With that old Leah lifted her long skirt, and set off into the swirling mists, her stout boots stumbling over the strong tufted reeds as she ran. And there, right on the edge of the water, in a small clearing in amongst the bullrushes she found him. A tiny baby wrapped tight in swaddling clothes and placed carefully in an old wooden crate. There was nothing with him to show where he had come from. Nothing.
Old Leah tucked the baby under the warmth of her overcoat and set off for home, her rough coat wet around her ankles. Over the reeds she stepped, and across the salt marshes she tramped, until she reached the row of tall eucalyptus trees. Finally, surrounded by her family, and in the glow and warmth of the old wooden stove, she opened her coat and placed the baby on the kitchen table for all to see. ‘I found him in amongst the bulrushes’ she said ‘His name is Moses, and now he has found us.’
By the time I remember Mot I think that he was about eleven, and everybody thought that he was a bit simple. ‘Mot is nie reg in die kop nie – Mot’s not right in the head,’ they would say. But for me he was just fine. He had taken to following me wherever I went, and my father was quite happy about this, as he felt that with Mot by my side I could come to no harm. So every morning I would wait for Mot and then the two of us would start our adventures.

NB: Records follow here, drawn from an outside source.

$ cat src/rtl/xmon_pkg.sv
// Shared types and helpers for the multi-channel XADC monitor.
package xmon_pkg;

  localparam int CODE_W     = 12;
  localparam int XADC_CH_W  = 5;
  localparam int DRP_ADDR_W = 7;

  typedef enum logic [1:0] {
    IDLE,
    REQ,
    WAIT,
    STORE
  } xmon_state_e;

  // XADC status/aux result registers sit at the DRP address equal to the channel number
  function automatic logic [DRP_ADDR_W-1:0] ch_to_daddr(input logic [XADC_CH_W-1:0] ch);
    return {2'b00, ch};
  endfunction

endpackage

$ cat src/rtl/xmon_chan.sv
// Per-channel sample register, optional averaging and sticky OV/UV flags with hysteresis.
// Build option: define XMON_AVG_EN to average 2^AVG_LOG2 samples before publishing a code.
module xmon_chan
  import xmon_pkg::*;
#(
  parameter logic [CODE_W-1:0] HYST = 12'd16
`ifdef XMON_AVG_EN
  ,
  parameter int AVG_LOG2 = 3
`endif
) (
  input  logic              clk,
  input  logic              rst,
  input  logic              store,
  input  logic [CODE_W-1:0] code_in,
  input  logic [CODE_W-1:0] ov_thresh,
  input  logic [CODE_W-1:0] uv_thresh,
  input  logic              fault_clr,
  output logic [CODE_W-1:0] sample_code,
  output logic              sample_valid,
  output logic              ov_flag,
  output logic              uv_flag
);

  logic              upd;
  logic [CODE_W-1:0] new_code;
  logic [CODE_W-1:0] eval_code;
  logic [CODE_W-1:0] ov_lim;
  logic [CODE_W:0]   uv_sum;
  logic [CODE_W-1:0] uv_lim;
  logic              ov_set;
  logic              uv_set;
  logic              ov_clr;
  logic              uv_clr;

`ifdef XMON_AVG_EN
  logic [CODE_W+AVG_LOG2-1:0] acc;
  logic [CODE_W+AVG_LOG2-1:0] acc_sum;
  logic [AVG_LOG2-1:0]        cnt;

  assign acc_sum  = acc + {{AVG_LOG2{1'b0}}, code_in};
  assign upd      = store && (cnt == {AVG_LOG2{1'b1}});
  assign new_code = acc_sum[CODE_W+AVG_LOG2-1:AVG_LOG2];

  // Accumulate one window of samples; restart once the window's last sample arrives
  always_ff @(posedge clk) begin
    if (rst) begin
      acc <= '0;
      cnt <= '0;
    end else if (store) begin
      if (upd) begin
        acc <= '0;
        cnt <= '0;
      end else begin
        acc <= acc_sum;
        cnt <= cnt + 1'b1;
      end
    end
  end
`else
  assign upd      = store;
  assign new_code = code_in;
`endif

  // Clear limits are pulled back inside the trip points by HYST and clamped to the code range
  assign ov_lim    = (ov_thresh < HYST) ? '0 : (ov_thresh - HYST);
  assign uv_sum    = {1'b0, uv_thresh} + {1'b0, HYST};
  assign uv_lim    = uv_sum[CODE_W] ? '1 : uv_sum[CODE_W-1:0];
  assign eval_code = upd ? new_code : sample_code;
  assign ov_set    = upd && (new_code > ov_thresh);
  assign uv_set    = upd && (new_code < uv_thresh);
  assign ov_clr    = fault_clr && (eval_code <= ov_lim);
  assign uv_clr    = fault_clr && (eval_code >= uv_lim);

  // Publish the code and update sticky flags; a set condition beats a simultaneous clear
  always_ff @(posedge clk) begin
    if (rst) begin
      sample_code  <= '0;
      sample_valid <= 1'b0;
      ov_flag      <= 1'b0;
      uv_flag      <= 1'b0;
    end else begin
      sample_valid <= upd;
      if (upd) sample_code <= new_code;
      ov_flag <= ov_set | (ov_flag & ~ov_clr);
      uv_flag <= uv_set | (uv_flag & ~uv_clr);
    end
  end

endmodule

$ cat src/rtl/xadc_multi_monitor.sv
// Multi-channel XADC supervisor: matches EOCs, runs DRP reads, tracks overruns and timeouts.
// Build option: define XMON_AVG_EN to enable per-channel averaging in xmon_chan.
module xadc_multi_monitor
  import xmon_pkg::*;
#(
  parameter int NUM_CH = 4,
  // index 0 = 0x1D, 1 = 0x1C, 2 = 0x1E, 3 = 0x1F
  parameter logic [NUM_CH*XADC_CH_W-1:0] CH_SEL = {5'h1F, 5'h1E, 5'h1C, 5'h1D},
  parameter int TIMEOUT_CYC = 64,
  parameter logic [CODE_W-1:0] HYST = 12'd16,
  parameter int AVG_LOG2 = 3
) (
  input  logic                     clk_ctrl,
  input  logic                     rst_ctrl,
  input  logic                     eoc_in,
  input  logic [XADC_CH_W-1:0]     channel_in,
  output logic                     drp_den,
  output logic [DRP_ADDR_W-1:0]    drp_daddr,
  input  logic                     drp_drdy,
  input  logic [15:0]              drp_do,
  input  logic [NUM_CH*CODE_W-1:0] ov_thresh,
  input  logic [NUM_CH*CODE_W-1:0] uv_thresh,
  input  logic                     fault_clr,
  output logic [NUM_CH*CODE_W-1:0] sample_code,
  output logic [NUM_CH-1:0]        sample_valid,
  output logic [NUM_CH-1:0]        ov_flag,
  output logic [NUM_CH-1:0]        uv_flag,
  output logic                     drp_timeout,
  output logic [7:0]               overrun_cnt
);

  localparam int IDX_W = (NUM_CH > 1) ? $clog2(NUM_CH) : 1;
  localparam int TMO_W = $clog2(TIMEOUT_CYC + 1);

  xmon_state_e       state;
  xmon_state_e       state_next;
  logic              match_hit;
  logic [IDX_W-1:0]  match_idx;
  logic [IDX_W-1:0]  cur_idx;
  logic              pend_full;
  logic [IDX_W-1:0]  pend_idx;
  logic [TMO_W-1:0]  tmo_cnt;
  logic              eoc_hit;
  logic              take_pend;
  logic              take_eoc;
  logic              go_req;
  logic              to_pend;
  logic              drop;
  logic              tmo_hit;
  logic              tmo_evt;
  logic              store_hit;

  // Lowest index wins if a channel number appears twice in CH_SEL
  always_comb begin
    match_hit = 1'b0;
    match_idx = '0;
    for (int i = NUM_CH - 1; i >= 0; i--) begin
      if (channel_in == CH_SEL[i*XADC_CH_W +: XADC_CH_W]) begin
        match_hit = 1'b1;
        match_idx = IDX_W'(i);
      end
    end
  end

  assign eoc_hit   = eoc_in && match_hit;
  assign take_pend = (state == IDLE) && pend_full;
  assign take_eoc  = (state == IDLE) && !pend_full && eoc_hit;
  assign go_req    = take_pend || take_eoc;
  assign to_pend   = eoc_hit && !take_eoc;
  assign drop      = to_pend && pend_full && !take_pend;
  assign tmo_hit   = (tmo_cnt == TMO_W'(TIMEOUT_CYC - 1));
  assign tmo_evt   = (state == WAIT) && !drp_drdy && tmo_hit;
  assign store_hit = (state == WAIT) && drp_drdy;

  // State register
  always_ff @(posedge clk_ctrl) begin
    if (rst_ctrl) state <= IDLE;
    else          state <= state_next;
  end

  // Next-state logic and the DRP enable strobe
  always_comb begin
    state_next = state;
    drp_den    = 1'b0;
    case (state)
      IDLE:  if (go_req) state_next = REQ;
      REQ: begin
        drp_den    = 1'b1;
        state_next = WAIT;
      end
      WAIT: begin
        if (drp_drdy)     state_next = STORE;
        else if (tmo_hit) state_next = IDLE;
      end
      STORE: state_next = IDLE;
      default: state_next = IDLE;
    endcase
  end

  // Read bookkeeping: active channel, DRP address, pending slot, timeout and overrun tracking
  always_ff @(posedge clk_ctrl) begin
    if (rst_ctrl) begin
      cur_idx     <= '0;
      drp_daddr   <= '0;
      pend_full   <= 1'b0;
      pend_idx    <= '0;
      tmo_cnt     <= '0;
      drp_timeout <= 1'b0;
      overrun_cnt <= '0;
    end else begin
      if (go_req) begin
        cur_idx   <= take_pend ? pend_idx : match_idx;
        drp_daddr <= ch_to_daddr(CH_SEL[(take_pend ? pend_idx : match_idx)*XADC_CH_W +: XADC_CH_W]);
      end
      if (to_pend && !drop) begin
        pend_full <= 1'b1;
        pend_idx  <= match_idx;
      end else if (take_pend) begin
        pend_full <= 1'b0;
      end
      if (state == REQ)       tmo_cnt <= '0;
      else if (state == WAIT) tmo_cnt <= tmo_cnt + 1'b1;
      if (tmo_evt)        drp_timeout <= 1'b1;
      else if (fault_clr) drp_timeout <= 1'b0;
      if (fault_clr)                 overrun_cnt <= drop ? 8'd1 : 8'd0;
      else if (drop && overrun_cnt != 8'hFF) overrun_cnt <= overrun_cnt + 8'd1;
    end
  end

  for (genvar g = 0; g < NUM_CH; g++) begin : g_chan
    xmon_chan #(
      .HYST(HYST)
`ifdef XMON_AVG_EN
      ,
      .AVG_LOG2(AVG_LOG2)
`endif
    ) u_chan (
      .clk          (clk_ctrl),
      .rst          (rst_ctrl),
      .store        (store_hit && (cur_idx == IDX_W'(g))),
      .code_in      (drp_do[15:4]),
      .ov_thresh    (ov_thresh[g*CODE_W +: CODE_W]),
      .uv_thresh    (uv_thresh[g*CODE_W +: CODE_W]),
      .fault_clr    (fault_clr),
      .sample_code  (sample_code[g*CODE_W +: CODE_W]),
      .sample_valid (sample_valid[g]),
      .ov_flag      (ov_flag[g]),
      .uv_flag      (uv_flag[g])
    );
  end

endmodule
$ cat config.mk
export PLATFORM = sky130hd
export DESIGN_NAME = xadc_multi_monitor
export DESIGN_NICKNAME = d
export VERILOG_FILES = /design/src/rtl/xmon_pkg.sv /design/src/rtl/xmon_chan.sv /design/src/rtl/xadc_multi_monitor.sv
export SDC_FILE = /design/constraint.sdc
export NUM_CORES = 1
export LEC_CHECK = 0
export CORE_ASPECT_RATIO = 0.8
export CORE_UTILIZATION = 35
export DETAILED_ROUTE_END_ITERATION = 8
export DONT_BUFFER_PORTS = 1
export PLACE_DENSITY_LB_ADDON = 0.25
export SYNTH_ARGS = -nofsm -noshare
export SYNTH_HDL_FRONTEND = slang
export SYNTH_SLANG_ARGS = --single-unit
$ cat constraint.sdc
create_clock -name clk_ctrl -period 8.3 [get_ports clk_ctrl]
set_input_delay 0.83 -clock clk_ctrl [delete_from_list [all_inputs] [get_ports clk_ctrl]]
set_output_delay 0.83 -clock clk_ctrl [all_outputs]
set_load 0.02 [all_outputs]
# Yosys cells after proc, flatten, opt, wreduce, memory -nomap -nowiden
# Cells that the tools add are included.
[classes]
addsub = 10
mul = 1
div_mod_pow = 0
magnitude_cmp = 20
eq_ne = 14
shift = 1
muxes = 34
bitwise_logic = 24
n_reduce_logical = 45
[ops]
columns = ["cell", "count"]
rows = [
  ["12-bit 2-to-1 mux", 12],
  ["12-bit by 5-bit adder with 13-bit output (second input constant)", 4],
  ["12-bit >= comparator", 4],
  ["12-bit greater-than comparator", 4],
  ["12-bit less-or-equal comparator", 4],
  ["12-bit < comparator", 4],
  ["12-bit by 5-bit < comparator with 1-bit output (second input constant)", 4],
  ["12-bit by 5-bit subtractor with 12-bit output (second input constant)", 4],
  ["1-bit logical AND", 32],
  ["5-bit == test (second input constant)", 4],
  ["20-bit by 6-bit variable part select with 5-bit output (first input constant)", 1],
  ["2-bit 2-to-1 mux", 9],
  ["8-bit 2-to-1 mux", 2],
  ["1-bit 2-to-1 mux", 10],
  ["8-bit by 1-bit adder with 8-bit output (second input constant)", 1],
  ["1-bit AND", 8],
  ["2-bit == test (second input constant)", 4],
  ["8-bit != test (second input constant)", 1],
  ["1-bit NOT", 8],
  ["1-bit bitwise OR", 8],
  ["2-bit one-hot mux with 4 select lines", 1],
  ["7-bit by 1-bit adder with 7-bit output (second input constant)", 1],
  ["7-bit by 6-bit == test with 1-bit output (second input constant)", 1],
  ["2-bit nonzero test", 3],
  ["other kinds (9)", 15],
]
[word_totals]
register_bits = 88
latchBits = 0
mem_bits_rw = 0
mem_bits_ro = 0
elab_cells = 173
memories = 0

# Logic depth before layout (Yosys ltp)
[logic_depth]
depth_word = 14
depth_mapped = 13
mapped_depth_nobuf = 12

# Cells and area by module
# A second synthesis with hierarchy kept.
[unflattened]
hier_cells = 1116
hier_area_um2 = 9123.8
[modules_own_cells]
columns = ["mod", "n_inst", "cells_each", "area_each_um2"]
rows = [
  ["xmon_chan (g_chan[0].u_chan ...)", 2, 241, 1936.9],
  ["xmon_chan (g_chan[1].u_chan)", 1, 239, 1966.9],
  ["xmon_chan (g_chan[2].u_chan)", 1, 240, 1955.6],
  ["xadc_multi_monitor", 1, 155, 1327.5],
]

# Worst setup path after synthesis
# Ideal clock, no wire load.
[synth_path]
path_kind = "input-to-reg"
start = "input port drp_drdy"
end = "register g_chan[0].u_chan.ov_flag"
setup_time_ns = 0.136
arrival_time_ns = 2.885
path_slack_ns = 5.279
cell_stages = 10
path_cell_list = "inv_1 > nor4b_4 > buf_6 > mux2_4 > ha_1 > nor2b_1 > o21bai_1 > a211oi_1 > a2111oi_0 > o22ai_2"
[synth_via]
elab_chain_len = 8
word_cells_on_any_way = 9
cone_classes = "order compare (1); mux (1); bitwise (3); reduce/logical (4)"
[synth_lines]
columns = ["element", "line", "source"]
rows = [
  ["start: declaration", "xadc_multi_monitor.sv:19", "input logic drp_drdy,"],
  ["1-bit logical AND", "xadc_multi_monitor.sv:73", "assign store_hit = (state == WAIT) && drp_drdy;"],
  ["1-bit logical AND", "xadc_multi_monitor.sv:140", ".store (store_hit && (cur_idx == IDX_W'(g))),"],
  ["12-bit 2-to-1 mux", "xmon_chan.sv:69", "assign eval_code = upd ? new_code : sample_code;"],
  ["net g_chan[0].u_chan.eval_code[1]", "xmon_chan.sv:27", "logic [CODE_W-1:0] eval_code;"],
  ["12-bit less-or-equal comparator", "xmon_chan.sv:72", "assign ov_clr = fault_clr && (eval_code <= ov_lim);"],
  ["1-bit logical AND", "xmon_chan.sv:72", ""],
  ["1-bit NOT", "xmon_chan.sv:85", "ov_flag <= ov_set | (ov_flag & ~ov_clr);"],
  ["1-bit AND", "xmon_chan.sv:85", ""],
  ["1-bit bitwise OR", "xmon_chan.sv:85", ""],
  ["end signal: assignment", "xmon_chan.sv:85", ""],
  ["end: declaration", "xmon_chan.sv:21", "output logic ov_flag,"],
]
# The timed path passes the listed nets, and every way through them passes these cells.
# A chain may end at the register's enable or synchronous reset.

# Worst setup path in the final report
[layout_path]
start = "register state[1]"
end = "register g_chan[1].u_chan.uv_flag"
[layout_via]
elab_chain_len = 9
word_cells_on_any_way = 10
cone_classes = "order compare (1); eq/ne (1); mux (1); bitwise (3); reduce/logical (4)"
[layout_lines]
columns = ["element", "line", "source"]
rows = [
  ["start: declaration", "xadc_multi_monitor.sv:35", "xmon_state_e state;"],
  ["start signal: assignment", "xadc_multi_monitor.sv:78", "else state <= state_next;"],
  ["2-bit == test *", "xadc_multi_monitor.sv:73", ""],
  ["1-bit logical AND *", "xadc_multi_monitor.sv:73", ""],
  ["1-bit logical AND *", "xadc_multi_monitor.sv:140", ""],
  ["12-bit 2-to-1 mux", "xmon_chan.sv:69", ""],
  ["12-bit >= comparator", "xmon_chan.sv:73", "assign uv_clr = fault_clr && (eval_code >= uv_lim);"],
  ["1-bit logical AND", "xmon_chan.sv:73", ""],
  ["1-bit NOT", "xmon_chan.sv:86", "uv_flag <= uv_set | (uv_flag & ~uv_clr);"],
  ["1-bit AND", "xmon_chan.sv:86", ""],
  ["1-bit bitwise OR *", "xmon_chan.sv:86", ""],
  ["end signal: assignment", "xmon_chan.sv:86", ""],
  ["end: declaration", "xmon_chan.sv:22", "output logic uv_flag"],
]
# Every way passes the cells marked *; elsewhere a longest branch is shown, timed or not.

==> run_results.csv <==
group,metric,value,unit
yosys,yosysWarnings,0,
layout,diodes,0,
floorplanning,rows,52,
yosys,syn_area,9310,µm²
grt,met3_usage,8.11,%
floorplanning,die_h,148,µm
worst_setup_path,cp-end-kind,"flip-flop",
yosys,synth_edf_count,0,
layout,nets,1424,
cts,clock-sinks,85,
timing,setup_slack,4820,ps
detailed_routing,via_per_inst,5.34,
floorplanning,start_util,36.2,%
cts,numCtsBuffers,9,
worst_setup_path,rr_worst_depth,9,
pwr,leakagePower,0.00480,µW
yosys,ys_types,67,
yosys,yosysTopAreaCell,"ha_1",
floorplanning,die-area,27300,µm²
detailed_routing,routed_wl,27.4,mm
cts,clockBufferDepth,2,
layout,drive_gt1_share,7.48,%
grt,grt_overflow,0,
worst_setup_path,arrival,3790,ps
place,post_dp_cell_area,9510,µm²
cts,holdBufCountCts,0,
timing,max_freq,287,MHz
grt,grt_pass1_wl,42.2,mm
grt,antenna_found_initial,1,
detailed_routing,num_vias,7799,
detailed_routing,drtPass1Iterations,5,
cts,clk_pin_slew,80,ps
detailed_routing,drt_iter0_markers,366,
yosys,synth_area_per_cell,8.24,µm²
timing,rsz0062_at_grt,"no",
floorplanning,core,25700,µm²
yosys,ys_seq_area_share,18.3,%
timing,period_minus_slack,3480,ps
worst_setup_path,worst-setup-path-type,"flip-flop to flip-flop",
cts,insertion_delay,360,ps
floorplanning,die_x,184,µm
yosys,synth_most_common_cell,"ha_1",
timing,hold_viol,0,
grt,grt_util_all_layers,20.3,%
yosys,synth_common_cells,"198 x ha_1, 102 x nor2_1, 100 x inv_1",
hold_path,hold_class,"flip-flop to flip-flop",
job,max_cap_viol_count,0,
grt,grt_pass1_vias,7501,
grt,busiest_layer,"met2",
yosys,netlist_top_cells_area,"ha_1 27%, dfxtp_1 18%, nor2_1 4.1%, a21oi_1 4.0%, inv_1 4.0%",
cts,cts_tree,"done",
layout,syn2layout_area_growth,5.44,%
grt,met2_usage,30.5,%
floorplanning,io_pins,199,
timing,fin_setup_tns,0,ps
yosys,synth_top_area_share,26.6,%
pwr,vdd_drop_max,92.0,µV
place,pre_cts_ws,4830,ps
layout,fillers,2683,
grt,grt_max_degree,31,
layout,multi_input_area,6980,µm²
place,portBuffers,0,
grt,use_met1,27.4,%
yosys,async_reset_ff_share,0,%
cts,post_cts_buffers,0,
layout,finalInstanceArea,9810,µm²
cts,root_buffer,"clkbuf_16",
worst_setup_path,start_kind,"flip-flop",
cts,cts_max_level,3,
timing,finalMaxSlewViolations,0,
run_status,outcome,"complete, no violations",
pwr,power_density,108,nW/µm²
detailed_routing,post-route-drc-count,0,
timing,relSlewSlack,43.2,%
yosys,syn_inst,1130,
detailed_routing,wl_per_cell,18.8,µm
yosys,yosys_most_used_dff,"dfxtp_1",
place,place_hpwl,21.6,mm
timing,setup_viol,0,
hold_path,whs_path_depth,2,
cts,post_cts_resized,0,
detailed_routing,ant_nets,0,
yosys,ys_ff_latch,85,
timing,finalCritPeriodShare,42.0,%
worst_setup_path,cp.required,8610,ps
timing,skew,10.0,ps
timing,max_slew.worst_pin.slew,852,ps
worst_setup_path,critPathMaxFanout,14,
layout,seq_area,1700,µm²
place,gp_congestion,0.863,
## power breakdown
group	internal [µW]	switching [µW]	leakage [µW]	total, µW
clock network	238	199	0.000152	437
logic	92.8	112	0.00396	205
registers	410	6.85	0.000685	417
total	742	318	0.00480	1060
## state kept, by name, summed over array words and instances, names as in the netlist
signal                      count
tmo_cnt                         7
pend_idx                        2
g_chan.u_chan.sample_code      48
pend_full                       1
g_chan.u_chan.uv_flag           4
drp_daddr                       3
g_chan.u_chan.sample_valid      4
overrun_cnt                     8
g_chan.u_chan.ov_flag           4
drp_timeout                     1
state                           2
cur_idx                         1
## cells in the final DEF, fill, tap and decap left out, types with 4 or more instances in the layout
cell       instances
mux2i_1           19
xnor2_1           25
and3_1            10
nor2b_1           12
ha_1             198
clkbuf_16          9
and2_1            53
nand2_1           75
nand2b_1          17
and4_1             9
a2111oi_0         11
o211ai_1          10
mux2_4            14
inv_1            100
a211oi_1          11
dfxtp_1           85
nand3_1           51
a21oi_1           75
nor2_1           102
or2_2              7
nor3_1            27
nand4_1           22
or4_1              6
o22ai_1            4
o31ai_1            5
o21ai_0           27
a21o_1            20
mux2_2            33
xor2_1            10
## stage by stage
| stage | util, % | instances | hold slack (ps) | power [µW] |
|---|---|---|---|---|
| floorplan | - | 1131 | 445 | 593 |
| global placement | 37.0 | 1444 | 502 | 626 |
| detailed placement | 37.0 | 1444 | 506 | 631 |
| CTS | 38.2 | 1460 | 516 | 1070 |
| global route | 38.2 | 1460 | 518 | 1120 |
| finish | 38.2 | 1460 | 526 | 1060 |
## worst max-delay path: stages, from the launching register on
cell and delay, ps:
dfxtp_1 530, nor2b_4 370, and4b_1 780, mux2i_1 430, ha_1 290, nand2b_1 140
a2111oi_0 440, o21ai_0 190, a21o_1 190, nand3_1 70
## path summary, 6_finish.rpt
check	from	to	slack, ps
worst max-delay path	state[1]$_SDFFE_PP0P_	g_chan[1].u_chan.uv_flag$_SDFF_PP0_	4820
worst min-delay path	tmo_cnt[5]$_SDFFE_PP0N_	tmo_cnt[5]$_SDFFE_PP0N_	530
worst max register to register	state[1]$_SDFFE_PP0P_	g_chan[1].u_chan.uv_flag$_SDFF_PP0_	4820
worst min register to register	tmo_cnt[5]$_SDFFE_PP0N_	tmo_cnt[5]$_SDFFE_PP0N_	530
## final cells by class
cell class	instances	area share (%)
Tap cell	351	4.48
Clock buffer	9	2.30
Sequential cell	85	17.3
Multi-Input combinational cell	906	71.1
Inverter	100	3.83
Timing Repair Buffer	2	0.153
Clock inverter	7	0.829
## cells by family after synthesis
| kind of cell | count (synthesis) | synth area share [%] |
|---|---|---|
| xor+xnor | 35 | 3.29 |
| buf+inv | 140 | 6.80 |
| simple gates | 409 | 23.0 |
| fa+ha+maj | 198 | 26.6 |
| flops | 85 | 18.3 |
| compound gates | 194 | 13.4 |
| other cells | 1 | 0.0403 |
| mux | 68 | 8.54 |
## layer usage
| layer | routed length, µm | share of wire, % |
|---|---|---|
| met5 | 0 | 0 |
| met4 | 253 | 0.92 |
| met3 | 2650 | 9.7 |
| met2 | 11500 | 42 |
| met1 | 13100 | 48 |
(Power assumes the default switching activity.)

First we would go past the big dam where my cousins used to swim and sail in a tin canoe when they came visiting. Then we would walk along the sandy path and under the huge flowering gum tree to the gate in the hedge. I hated going through this gate, because there, on the other side, were the geese, with their long craning necks and forward pointing beaks, and they would hisssss – and peck your bare brown legs if you didn’t run fast.
But beyond the gate was the farm manager’s wife, Mrs Ferreira, and Louise, who was my age. Mrs Ferreira’s kitchen was small and cozy and always smelt of bread baking. She was a very large woman and she would cut big, thick slices of bread and spread them with goat’s fat and give them to us. I was always skinny and pale, and I think she thought that the big house fed me on quite the wrong diet. Then off we would go, after my father, to look at the horses.

I was completely in love with the horses. We had lots and lots, and most of them were wild. I can remember them running free, across the reeds and wetlands when the tide was out, their manes streaming out behind them and the mists swirling around them. In the mists they snorted, and the sound seemed to magnify and carry itself across to where I would be perched on a fence with Mot, Louise and my father.